<file path="config.mk">
export PLATFORM = sky130hd
export DESIGN_NAME = stream_arb2
export DESIGN_NICKNAME = d
export VERILOG_FILES = /design/src/rtl/stream_arb2.sv
export SDC_FILE = /design/constraint.sdc
export NUM_CORES = 1
export LEC_CHECK = 0
export CORE_MARGIN = 10
export CORE_UTILIZATION = 22
export DETAILED_ROUTE_END_ITERATION = 6
export PLACE_DENSITY = 0.77
export SLEW_MARGIN = 5
export SYNTH_ARGS = -nofsm -noshare
export SYNTH_HDL_FRONTEND = slang
export SYNTH_SLANG_ARGS = --single-unit
</file>
<file path="constraint.sdc">
create_clock -name clk -period 1.7 [get_ports clk]
set_clock_uncertainty 0.1 [all_clocks]
set_input_delay 0.34 -clock clk [delete_from_list [all_inputs] [get_ports clk]]
set_output_delay 0.34 -clock clk [all_outputs]
set_load 0.01 [all_outputs]
</file>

ACTION ITEM:
All lines from the one containing "export NUM_CORES = 1" through the last line of the data must be set down exactly. No other lines belong in the answer.

COMPLETED TASK:
export NUM_CORES = 1
export LEC_CHECK = 0
export CORE_MARGIN = 10
export CORE_UTILIZATION = 22
export DETAILED_ROUTE_END_ITERATION = 6
export PLACE_DENSITY = 0.77
export SLEW_MARGIN = 5
export SYNTH_ARGS = -nofsm -noshare
export SYNTH_HDL_FRONTEND = slang
export SYNTH_SLANG_ARGS = --single-unit
</file>
<file path="constraint.sdc">
create_clock -name clk -period 1.7 [get_ports clk]
set_clock_uncertainty 0.1 [all_clocks]
set_input_delay 0.34 -clock clk [delete_from_list [all_inputs] [get_ports clk]]
set_output_delay 0.34 -clock clk [all_outputs]
set_load 0.01 [all_outputs]
</file>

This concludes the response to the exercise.